Quarter over quarter results: third quarter 2005 compared to second quarter 2005
Revenues for the third quarter of 2005 decreased 15% to euro 2.1 million compared to euro 2.5 million for the previous quarter. Research and development (R&D) expenses increased 6% to euro 14.8 million for the third quarter of 2005 compared to euro 14.0 million for the second quarter of 2005. General and administrative (G&A) expenses for the third quarter of 2005 decreased 30% to euro 4.6 million compared to euro 6.6 million for the previous quarter. G&A expenses for the second quarter of 2005 included a charge of euro 2.8 million related to a contractual loss on a sublease. The Company’s net loss increased 3% to euro (16.5) million in the third quarter of 2005, compared to euro (16.0) million for the previous quarter. Basic and diluted loss per share was euro (0.55) for the third quarter of 2005 compared to euro (0.53) for the previous quarter.
Comparison to previous year: third quarter 2005 compared to third quarter 2004
Revenues for the three months ended September 30, 2005 decreased 18% to euro 2.1 million compared to euro 2.6 million for the same period in 2004. R&D expenses increased 58% for the third quarter of 2005 to euro 14.8 million compared to euro 9.4 million for the same period in 2004. The increase in the third quarter of 2005 was mainly due to increased drug development activities, including costs related to the satraplatin SPARC Phase 3 registrational trial.
G&A expenses for the third quarter of 2005 increased 26% to euro 4.6 million compared to euro 3.7 million for the same quarter in 2004. Non-cash charges for stock options and convertible bonds, which are included in R&D and G&A expenses, were euro 1.6 million for the third quarter of 2005 compared to euro 0.7 million for the same period in 2004. Net loss for the third quarter of 2005 increased 68% to euro (16.5) million compared to euro (9.8) million for the third quarter of 2004. Basic and diluted loss per share was euro (0.55) for the third quarter of 2005 compared to euro (0.34) for the same period in 2004.
First nine months of 2005 compared to first nine months of 2004
As anticipated, revenues decreased 29% to euro 6.5 million for the nine months ended September 30, 2005, compared to euro 9.1 million for the same period in 2004. R&D expenses increased 45% to euro 40.1 million for the first nine months of 2005 compared to euro 27.7 million for the same period in 2004. The increase was mainly due to increased drug development activities, including the continued ramp-up of patient enrollment in the satraplatin SPARC Phase 3 registrational trial, as well as increased drug discovery efforts following the acquisition of the assets of Axxima Pharmaceuticals in early 2005. In the first nine months of 2005, G&A expenses increased 63% to euro 15.1 million compared to euro 9.3 million for the first nine months of 2004. G&A expenses for the 2005 period include a charge related to the contractual loss on a sublease of euro 2.9 million.
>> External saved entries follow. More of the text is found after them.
`src/pipe_consts.svh`:
```
`ifndef PIPE_CONSTS_SVH
`define PIPE_CONSTS_SVH

// General purpose register address width.
`define REG_ADDR_W 5

// Execute stage ALU operation code width.
`define ALU_OP_W 6

// Width of each stall profiler counter. Counters wrap on overflow.
`define STALL_CNT_W 32

`endif

```
`src/isa_pkg.sv`:
```
`default_nettype none
`include "pipe_consts.svh"

package isa_pkg;

    typedef struct packed {
        logic [5:0]             opcode;
        logic [`REG_ADDR_W-1:0] rs;
        logic [`REG_ADDR_W-1:0] rt;
        logic [`REG_ADDR_W-1:0] rd;
        logic [4:0]             shamt;
        logic [5:0]             funct;
    } r_form_t;

    typedef struct packed {
        logic [5:0]             opcode;
        logic [`REG_ADDR_W-1:0] rs;
        logic [`REG_ADDR_W-1:0] rt;
        logic [15:0]            imm;
    } i_form_t;

    // One decode-slot word, read by format.
    typedef union packed {
        r_form_t r;
        i_form_t i;
    } instr_t;

    localparam logic [5:0] OP_SPECIAL = 6'h00;
    localparam logic [5:0] OP_BEQ     = 6'h04;
    localparam logic [5:0] OP_BNE     = 6'h05;
    localparam logic [5:0] OP_SB      = 6'h28;
    localparam logic [5:0] OP_SH      = 6'h29;
    localparam logic [5:0] OP_SW      = 6'h2b;

    typedef enum logic [`ALU_OP_W-1:0] {
        ALU_NOP  = 6'h00,
        ALU_ADD  = 6'h01,
        ALU_SUB  = 6'h02,
        ALU_AND  = 6'h03,
        ALU_OR   = 6'h04,
        ALU_XOR  = 6'h05,
        ALU_SLT  = 6'h06,
        ALU_SLL  = 6'h07,
        ALU_SRL  = 6'h08,
        ALU_LUI  = 6'h09,
        ALU_MFC0 = 6'h1e,
        ALU_MTC0 = 6'h1f
    } alu_op_t;

    typedef enum logic [1:0] {
        MEM_NONE  = 2'd0,
        MEM_LOAD  = 2'd1,
        MEM_STORE = 2'd2
    } mem_type_t;

endpackage

`default_nettype wire

```
`src/pipe_pkg.sv`:
```
`default_nettype none

package pipe_pkg;

    // Stall causes seen by the profiler.
    // The encoding doubles as the counter index and the readout select.
    typedef enum logic [1:0] {
        CAUSE_ICACHE   = 2'd0,
        CAUSE_MEM      = 2'd1,
        CAUSE_EX       = 2'd2,
        CAUSE_LOAD_USE = 2'd3
    } stall_cause_t;

    localparam int NUM_CAUSES = 4;

endpackage

`default_nettype wire

```
`src/hazard_detect.sv`:
```
`timescale 1ns/1ps
`default_nettype none
`include "pipe_consts.svh"

module hazard_detect
    import isa_pkg::*;
(
    input  instr_t                 id_instr,
    input  instr_t                 id_instr_slave,
    input  alu_op_t                id_ex_alu_op,
    input  mem_type_t              id_ex_mem_type,
    input  logic [`REG_ADDR_W-1:0] id_ex_dest,
    input  logic                   ex_mem_cp0_wen,
    output logic                   load_use_hazard,
    output logic                   cp0_hazard
);

    //////////////////////////////////////////////////////////////////////
    // Source register decode
    //////////////////////////////////////////////////////////////////////

    // True when dest is read by the word as rs or as a live rt.
    function automatic logic reads_reg(input instr_t w, input logic [`REG_ADDR_W-1:0] dest);
        logic                   rt_live;
        logic [`REG_ADDR_W-1:0] rs_src;
        logic [`REG_ADDR_W-1:0] rt_src;
        begin
            rs_src = w.i.rs;
            rt_src = w.i.rt;
            if (w.r.opcode == OP_SPECIAL) begin
                rt_live = 1'b1;
            end else begin
                case (w.i.opcode)
                    OP_BEQ, OP_BNE:     rt_live = 1'b1; // Branch compares rs with rt.
                    OP_SW, OP_SB, OP_SH: rt_live = 1'b1; // Store data comes from rt.
                    default:            rt_live = 1'b0; // rt is the destination.
                endcase
            end
            reads_reg = (dest == rs_src) || (rt_live && (dest == rt_src));
        end
    endfunction

    logic ex_is_load;
    logic ex_dest_live;
    logic master_hit;
    logic slave_hit;
    logic ex_is_mfc0;

    assign ex_is_load   = (id_ex_mem_type == MEM_LOAD);
    assign ex_dest_live = (id_ex_dest != '0);            // r0 never carries a dependency.

    assign master_hit = reads_reg(id_instr, id_ex_dest);
    assign slave_hit  = reads_reg(id_instr_slave, id_ex_dest);

    //////////////////////////////////////////////////////////////////////
    // Hazard flags
    //////////////////////////////////////////////////////////////////////

    assign load_use_hazard = ex_is_load && ex_dest_live && (master_hit || slave_hit);

    // MFC0 in execute would read CP0 before the write in memory lands.
    assign ex_is_mfc0 = (id_ex_alu_op == ALU_MFC0);
    assign cp0_hazard = ex_is_mfc0 && ex_mem_cp0_wen;

endmodule

`default_nettype wire

```
`src/pipe_ctrl.sv`:
```
`timescale 1ns/1ps
`default_nettype none

module pipe_ctrl (
    input  logic clk,
    input  logic rst,
    input  logic icache_stall,
    input  logic ex_stall,
    input  logic mem_stall,
    input  logic id_branch_taken,
    input  logic exp_detect,
    input  logic load_use_hazard,
    input  logic cp0_hazard,
    output logic en_if,
    output logic en_if_id,
    output logic en_id_ex,
    output logic en_ex_mem,
    output logic en_mem_wb,
    output logic load_use_stall
);

    logic [4:0] en;

    assign {en_if, en_if_id, en_id_ex, en_ex_mem, en_mem_wb} = en;

    //////////////////////////////////////////////////////////////////////
    // Fixed priority chain where the first match wins
    //////////////////////////////////////////////////////////////////////

    always_comb begin
        en             = 5'b11111;
        load_use_stall = 1'b0;
        if (rst) begin
            en = 5'b11111;
        end else if (icache_stall) begin
            if (exp_detect || mem_stall) begin
                en = 5'b00000;                      // Hold everything.
            end else begin
                en = 5'b00001;                      // Let writeback drain.
            end
        end else if (mem_stall) begin
            if (id_branch_taken) begin
                en = 5'b00000;                      // Keep the branch target.
            end else begin
                en = 5'b10000;
            end
        end else if (ex_stall) begin
            en = 5'b10001;
        end else if (cp0_hazard) begin
            en = 5'b10011;                          // Bubble into execute.
        end else if (load_use_hazard) begin
            en             = 5'b10011;
            load_use_stall = 1'b1;
        end
    end

    //////////////////////////////////////////////////////////////////////
    // Checks
    //////////////////////////////////////////////////////////////////////

    // IF/ID never takes a new word while fetch is held.
    a_if_id_needs_if: assert property (@(posedge clk) disable iff (rst)
        en_if_id |-> en_if)
        else $error("IF/ID enabled with IF held, en %b", en);

endmodule

`default_nettype wire

```
`src/stall_profiler.sv`:
```
`timescale 1ns/1ps
`default_nettype none
`include "pipe_consts.svh"

module stall_profiler
    import pipe_pkg::*;
(
    input  logic                    clk,
    input  logic                    rst,
    input  logic                    icache_stall,
    input  logic                    mem_stall,
    input  logic                    ex_stall,
    input  logic                    load_use_stall,
    input  stall_cause_t            perf_sel,
    output logic [`STALL_CNT_W-1:0] perf_count
);

    logic [NUM_CAUSES-1:0]   cause_hit;
    logic [`STALL_CNT_W-1:0] cnt [NUM_CAUSES];

    always_comb begin
        cause_hit                 = '0;
        cause_hit[CAUSE_ICACHE]   = icache_stall;
        cause_hit[CAUSE_MEM]      = mem_stall;
        cause_hit[CAUSE_EX]       = ex_stall;
        cause_hit[CAUSE_LOAD_USE] = load_use_stall; // Only when the load-use case won.
    end

    //////////////////////////////////////////////////////////////////////
    // Per-cause counters
    //////////////////////////////////////////////////////////////////////

    always_ff @(posedge clk) begin
        if (rst) begin
            for (int i = 0; i < NUM_CAUSES; i++) begin
                cnt[i] <= '0;
            end
        end else begin
            for (int i = 0; i < NUM_CAUSES; i++) begin
                if (cause_hit[i]) begin
                    cnt[i] <= cnt[i] + 1'b1;        // Wraps at full scale.
                end
            end
        end
    end

    //////////////////////////////////////////////////////////////////////
    // Readout
    //////////////////////////////////////////////////////////////////////

    always_ff @(posedge clk) begin
        if (rst) begin
            perf_count <= '0;
        end else begin
            perf_count <= cnt[perf_sel];
        end
    end

    // Counters only move by one per cycle, so a select held steady
    // never reads a value that went backwards other than a wrap.
    a_count_monotonic: assert property (@(posedge clk) disable iff (rst)
        $stable(perf_sel) && !$past(rst) |=>
            (perf_count - $past(perf_count)) <= `STALL_CNT_W'(1))
        else $error("perf_count jumped from %h to %h", $past(perf_count), perf_count);

endmodule

`default_nettype wire

```
`src/stall_unit.sv`:
```
`timescale 1ns/1ps
`default_nettype none
`include "pipe_consts.svh"

module stall_unit
    import isa_pkg::*;
    import pipe_pkg::*;
(
    input  logic                    clk,
    input  logic                    rst,

    // External stall levels.
    input  logic                    icache_stall,
    input  logic                    ex_stall,
    input  logic                    mem_stall,

    // Instruction in execute.
    input  alu_op_t                 id_ex_alu_op,
    input  mem_type_t               id_ex_mem_type,
    input  logic [`REG_ADDR_W-1:0]  id_ex_dest,
    input  logic                    ex_mem_cp0_wen,

    // Decode slots.
    input  instr_t                  id_instr,
    input  instr_t                  id_instr_slave,
    input  logic                    id_branch_taken,
    input  logic                    exp_detect,

    // Stage enables.
    output logic                    en_if,
    output logic                    en_if_id,
    output logic                    en_id_ex,
    output logic                    en_ex_mem,
    output logic                    en_mem_wb,

    // Profiler readout.
    input  stall_cause_t            perf_sel,
    output logic [`STALL_CNT_W-1:0] perf_count
);

    logic load_use_hazard;
    logic cp0_hazard;
    logic load_use_stall;

    //////////////////////////////////////////////////////////////////////
    // Hazard detection, then enable priority, then profiling
    //////////////////////////////////////////////////////////////////////

    hazard_detect hazard_detect_i (
        .id_instr        (id_instr),
        .id_instr_slave  (id_instr_slave),
        .id_ex_alu_op    (id_ex_alu_op),
        .id_ex_mem_type  (id_ex_mem_type),
        .id_ex_dest      (id_ex_dest),
        .ex_mem_cp0_wen  (ex_mem_cp0_wen),
        .load_use_hazard (load_use_hazard),
        .cp0_hazard      (cp0_hazard)
    );

    pipe_ctrl pipe_ctrl_i (
        .clk             (clk),
        .rst             (rst),
        .icache_stall    (icache_stall),
        .ex_stall        (ex_stall),
        .mem_stall       (mem_stall),
        .id_branch_taken (id_branch_taken),
        .exp_detect      (exp_detect),
        .load_use_hazard (load_use_hazard),
        .cp0_hazard      (cp0_hazard),
        .en_if           (en_if),
        .en_if_id        (en_if_id),
        .en_id_ex        (en_id_ex),
        .en_ex_mem       (en_ex_mem),
        .en_mem_wb       (en_mem_wb),
        .load_use_stall  (load_use_stall)
    );

    stall_profiler stall_profiler_i (
        .clk             (clk),
        .rst             (rst),
        .icache_stall    (icache_stall),
        .mem_stall       (mem_stall),
        .ex_stall        (ex_stall),
        .load_use_stall  (load_use_stall),
        .perf_sel        (perf_sel),
        .perf_count      (perf_count)
    );

endmodule

`default_nettype wire

```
Non-cash charges for stock options and convertible bonds, which are included in R&D and G&A expenses, were euro 5.0 million for the first nine months of 2005 compared to euro 1.7 million for the same period in 2004. Inclusive of the charge related to the sublease, net loss increased 72% to euro (45.0) million compared to the first nine months of 2004. Basic and diluted loss per share was euro (1.51) compared to euro (1.10) for the same period in 2004. Figures related to the acquisition of the assets of Axxima Pharmaceuticals are subject to change.
As of September 30, 2005, cash, cash equivalents, marketable securities and short-term investments totaled euro 108.9 million (December 31, 2004: euro 131.0 million), including euro 1.5 million in restricted cash. The net cash burn was euro 36.5 million for the first nine months of 2005. Net cash burn is derived by adding net cash used in operating activities (euro 33.0 million) and purchases of property, equipment and licenses (euro 3.5 million). The figures used to calculate net cash burn are contained in the Company’s unaudited consolidated statements of cash flows for the nine-month period ended September 30, 2005. Net cash burn was euro 12.9 million for the third quarter of 2005, euro 11.9 million for the second quarter of 2005 and euro 11.6 million for the first quarter of 2005.
“Our financial results continue to reflect our expanding efforts to successfully develop our anticancer drug candidates, especially satraplatin, and broaden their potential,” said Mirko Scherer, Ph.D., Senior Vice President and Chief Financial Officer. “We remain in a strong financial position to move our key programs forward.”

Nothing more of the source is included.